February 6, 2015
By Bob Coleman
Editor, Coleman Report
When Congress bailed out the banking system with its Troubled Asset Relief Program, it allocated funds for a Special Inspector General.
Six years later, the investigation continues to snare primarily community bankers and their borrowers on multiple counts of fraud charges.
As of December 31, 2014, SIGTARP investigations have produced the following results:
Criminal charges against 222 individuals, including 143 senior officers (CEOs, owners, founders, or senior executives) of their organizations
Criminal convictions of 160 defendants (others are awaiting trial)
Prison sentences for 91 defendants (others are awaiting sentencing)
Civil cases and other actions against 66 individuals (including 52 senior officers) and 67 entities (in some instances an individual will face both criminal and civil charges)
Orders temporarily suspending or permanently banning 90 individuals from working in the banking or financial services industry, working as a contractor with the Federal Government, working as a licensed attorney, or other types of businesses.

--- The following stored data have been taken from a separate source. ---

===== src/design/ile_pkg.sv =====
// Shared constants, codes and types of the indexed list engine.
package ile_pkg;

	localparam int DEPTH      = 64;
	localparam int VALUE_BITS = 32;
	localparam int IDX_W      = $clog2(DEPTH);
	localparam int CNT_W      = $clog2(DEPTH + 1);
	localparam int POS_W      = 7;
	localparam int FUNC_W     = 3;
	localparam int STATUS_W   = 2;
	localparam int WHERE_W    = 6;
	localparam int GRP        = 8;
	localparam int NGRP       = DEPTH / GRP;
	localparam int GRP_W      = $clog2(GRP);
	localparam int NGRP_W     = $clog2(NGRP);

	typedef logic [VALUE_BITS-1:0] value_t;

	typedef enum logic [FUNC_W-1:0] {
		FN_INSERT  = 3'd0,
		FN_REMOVE  = 3'd1,
		FN_READ    = 3'd2,
		FN_REPLACE = 3'd3,
		FN_FIND    = 3'd4,
		FN_MATCH   = 3'd5,
		FN_CLEAR   = 3'd6
	} func_t;

	typedef enum logic [STATUS_W-1:0] {
		ST_OK    = 2'd0,
		ST_RANGE = 2'd1,
		ST_FULL  = 2'd2
	} status_t;

	typedef enum logic [1:0] {
		CELL_HOLD,
		CELL_OPEN,
		CELL_CLOSE,
		CELL_WRITE
	} cell_op_t;

	typedef struct packed {
		cell_op_t          op;
		logic [IDX_W-1:0]  idx;
		value_t            data;
	} cell_cmd_t;

	typedef enum logic [2:0] {
		S_IDLE,
		S_EXEC,
		S_SCAN1,
		S_SCAN2,
		S_FDONE,
		S_RESP
	} seq_state_t;

endpackage


===== src/design/ile_search.sv =====
// Registered two-level priority tree that finds the first hit among the cells.
module ile_search
	import ile_pkg::*;
(
	input  logic             clk,
	input  logic             load,
	input  logic [DEPTH-1:0] hits,
	output logic             hit_any,
	output logic [IDX_W-1:0] hit_idx
);

	logic [DEPTH-1:0] hits_s1;
	logic [NGRP-1:0]  grp_any_s2;
	logic [GRP_W-1:0] grp_idx_s2 [NGRP];
	logic             any_s3;
	logic [IDX_W-1:0] idx_s3;

	logic [NGRP-1:0]  grp_any_d;
	logic [GRP_W-1:0] grp_idx_d [NGRP];
	logic             any_d;
	logic [IDX_W-1:0] idx_d;

	always_ff @(posedge clk) begin
		if (load) begin
			hits_s1 <= hits;
		end
	end

	// first level: lowest hit inside each group
	always_comb begin
		for (int g = 0; g < NGRP; g++) begin
			grp_any_d[g] = |hits_s1[g*GRP +: GRP];
			grp_idx_d[g] = '0;
			for (int j = GRP - 1; j >= 0; j--) begin
				if (hits_s1[g*GRP + j]) begin
					grp_idx_d[g] = GRP_W'(j);
				end
			end
		end
	end

	always_ff @(posedge clk) begin
		grp_any_s2 <= grp_any_d;
		for (int g = 0; g < NGRP; g++) begin
			grp_idx_s2[g] <= grp_idx_d[g];
		end
	end

	// second level: lowest group with a hit
	always_comb begin
		any_d = |grp_any_s2;
		idx_d = '0;
		for (int g = NGRP - 1; g >= 0; g--) begin
			if (grp_any_s2[g]) begin
				idx_d = {NGRP_W'(g), grp_idx_s2[g]};
			end
		end
	end

	always_ff @(posedge clk) begin
		any_s3 <= any_d;
		idx_s3 <= idx_d;
	end

	assign hit_any = any_s3;
	assign hit_idx = idx_s3;

endmodule


===== config.mk =====
export PLATFORM = sky130hd
export DESIGN_NAME = ile_search
export DESIGN_NICKNAME = d
export VERILOG_FILES = /design/src/design/ile_pkg.sv /design/src/design/ile_search.sv
export SDC_FILE = /design/constraint.sdc
export NUM_CORES = 1
export LEC_CHECK = 0
export ABC_CLOCK_PERIOD_IN_PS = 1150
export BUFFER_PORTS_ARGS = -buffer_cell sky130_fd_sc_hd__buf_2
export CORE_UTILIZATION = 35
export CTS_CLUSTER_SIZE = 30
export DETAILED_ROUTE_END_ITERATION = 8
export GPL_TIMING_DRIVEN = 0
export PLACE_DENSITY = 0.63
export REMOVE_ABC_BUFFERS = 1
export SYNTH_ARGS = -nofsm -noshare
export SYNTH_HDL_FRONTEND = slang
export SYNTH_SLANG_ARGS = --single-unit

===== constraint.sdc =====
create_clock -name clk -period 1.15 [get_ports clk]
set_input_delay 0.1725 -clock clk [delete_from_list [all_inputs] [get_ports clk]]
set_output_delay 0.1725 -clock clk [all_outputs]
set_load 0.1 [all_outputs]

==> results.ini, run 1 <==
[run_status]
status = finished clean

[place]
place.gp.congestion = 0.686
place_ws_ns = -0.513
post-place-cells = 477
port_buffers = 72
hpwl_mm = 4.08

[pwr]
power_frac_seq_pct = 63.0
power.density_nw_per_um2 = 1380
p_sw_mw = 1.56
p_sw_share_pct = 22.5
p_int_mw = 5.38
leakage_nw = 1.97
irDropWorstVdd_v = 0.000844
p_clk_share_pct = 28.1
combPwrFrac_pct = 8.9

[floorplan]
num_rows = 36
die_x_um = 103
core_um2 = 9860
initial_core_util_pct = 36.5
ios = 73
die-area_um2 = 10700
fp.dieH_um = 103

[timing]
fin_skew_ns = 0.00940
fmax_mhz = 907
setup_viol = 0
relSlewSlack_pct = 46.5
slew_viol_final = 0
fin_ws_ns = 0.0478
rsz0062_at_grt = true
finalCritPeriodShare_pct = 95.8
worst_pin_slew_ns = 0.803
fin_crit_ns = 1.10
hold_viol = 0

[synthesis]
synth_area_um2 = 3600
synthCells = 275
syn_area_per_cell_um2 = 13.1
synthTopCellsByCount = edfxtp_1 (64), dfxtp_1 (39), a21oi_1 (27), nor3_1 (24), inv_1 (23)
synth_cell_type_count = 23
yosys_warnings = 0
async_flop_share_pct = 0
synth_edf_count = 64
synth.top_cell.area_share_pct = 53.4
synth-seq-cells = 103
synth_area_leaders = edfxtp_1 (53%), dfxtp_1 (22%), a21oi_1 (3.8%)
synth_most_common_cell = edfxtp_1
synth-seq-area-share_pct = 75.0
synth_ff_type = edfxtp_1
yosysTopAreaCell = edfxtp_1

[critical_path]
slowest_stage = dfxtp_1
endpoint_kind = output pin
crit_path_cell_trace = buf_8
critPathLaunchType = flop
critPathKind = flop to output pin
cpPeakStageDelay_ns = 0.37
required_ns = 0.98
cp_max_fo = 1
cp_num_buf_inv = 1
worst_ep_arrival_time_ns = 0.93
critical_path.top_delay_family = flip-flops

[layout]
area_growth_pct = 39.5
nFillCells = 849
antenna_cells = 0
final_cells = 557
multi_input_area_um2 = 837
fin_nets = 485
drive_gt1_share_pct = 22.9
final_util_pct = 50.9
regArea_um2 = 2710

[clocking]
cts_tree = done
cts_inserted_buffers = 9
clkTransAtPathRegs_ns = 0.09
cts_setup_buffers = 0
clockBufferDepth = 2
cts_sinks = 103
cts_htree_levels = 3
clk_latency_ns = 0.36
cts_root_buf = clkbuf_8

[drt]
drc = 0
firstDrtPassIters = 4
drt_iter0_markers = 63
wl_per_cell_um = 12.1
via_count = 2486
via_per_inst = 4.46
routed_wl_mm = 6.72
ant_nets = 0

[grt]
grt_pass1_vias = 2441
grt_overflow_total = 0
grt_max_degree = 65
grt_pass1_wl_mm = 10.4
track_usage_pct = 13.3
antenna_found_initial = 0

[min_path]
holdCritPathClass = input port to flop

[flow_run]
drv_cap = 0

## cell type report
type                            count  area share (%)
Tap cell                          133            3.31
Multi-Input combinational cell    146            16.7
Clock inverter                      5           0.473
Sequential cell                   103            53.9
Timing Repair Buffer              136            21.2
Inverter                           23            1.72
Clock buffer                       11            2.81
## flip-flops by register name, indices dropped and copies added (netlist names)
name        cells
hits_s1        64
grp_idx_s2     24
grp_any_s2      8
hit_idx         6
hit_any         1
## placed cells by master (no fill, tap or decap), types with 2 or more instances in the layout
| cell | Yosys | routed |
|---|---|---|
| a21oi_1 | 27 | 27 |
| dlygate4sd3_1 | 0 | 64 |
| edfxtp_1 | 64 | 64 |
| nand3_1 | 4 | 4 |
| inv_1 | 23 | 23 |
| dfxtp_1 | 39 | 36 |
| nand2_1 | 19 | 19 |
| o21bai_1 | 9 | 9 |
| o21ai_1 | 2 | 3 |
| clkbuf_8 | 0 | 10 |
| nor2_1 | 12 | 12 |
| o211ai_1 | 3 | 3 |
| a31oi_1 | 3 | 3 |
| dfxtp_2 | 0 | 3 |
| nor4_1 | 17 | 11 |
| buf_2 | 1 | 64 |
| buf_6 | 0 | 4 |
| nor2b_1 | 11 | 11 |
| nand2b_1 | 8 | 8 |
| nor3_1 | 24 | 24 |
| clkinv_1 | 0 | 3 |
| buf_8 | 0 | 2 |
| nor4_2 | 0 | 6 |
| nor2_2 | 2 | 2 |
## kinds of logic (layout without fill, tap and decap cells)
| logic type | after synthesis | after routing | share of synthesized area (%) |
|---|---|---|---|
| and+or+nand+nor | 99 | 99 | 14.7 |
| AOI/OAI and AO/OA | 47 | 47 | 7.54 |
| buffers and inverters | 26 | 175 | 2.78 |
| DFF | 103 | 103 | 75.0 |
## power groups by stage
stage,combinational [mW],clock [mW],sequential [mW]
6_report,0.619,1.95,4.37
5_1_grt,0.687,2.17,4.41
4_1_cts,0.611,2.03,4.36
3_5_place_dp,0.435,0,4.44
3_3_place_gp,0.422,0,4.43
2_1_floorplan,0.175,0,4.46
## final timing paths
kind	from	endpoint	slack, ns	cells after the start
setup reg to reg	grp_any_s2[3]	hit_idx[1]	0.06	4
setup / recovery	hit_any	hit_any	0.05	1
hold / removal	load	hits_s1[30]	0.44	1
hold reg to reg	hits_s1[32]	grp_idx_s2[1][0]	0.46	1
## metal layers
metal / global-route usage (%) / wire length, um / up-vias
li1: - / - / 1278
met1: 14.0 / 2760 / 1154
met2: 24.1 / 3650 / 47
met3: 4.44 / 206 / 7
met4: 5.53 / 108 / 0
met5: 0 / 0 / -
## metrics by stage
step / hold WS [ns] / instance area (um^2) / power [mW] / setup TNS [ns]
floorplan: 0.271 / 3590 / 4.64 / 0
global placement: 0.349 / 4120 / 4.86 / -28.34
detailed placement: 0.351 / 4120 / 4.88 / -32.45
CTS: 0.428 / 4960 / 6.99 / 0
global route: 0.449 / 5020 / 7.27 / -0.00914
finish: 0.440 / 5020 / 6.94 / 0
## timing repair
item / in CTS / in global routing
setup endpoints to repair: 71 / 15
resized for setup: 13 / 16
hold endpoints to repair: 64 / 0
hold buffers: 64 / 0
cloned: 0 / 0
pin swaps: 0 / 0
(Power assumes the default switching activity.)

“SIGTARP was established by Congress to provide oversight, law enforcement, and accountability over the unprecedented, taxpayer-funded bailout known as TARP,” says Christy Romero, Special Inspector General for TARP (SIGTARP). “SIGTARP roots out crime related to TARP, and as a result of our investigations, $1.48 billion has already been returned to the government and to other victims of TARP related crime and civil violations of the law. Profit must be taken out of crime, and SIGTARP and our law enforcement partners stand united in ensuring justice and accountability on behalf of federal taxpayers.”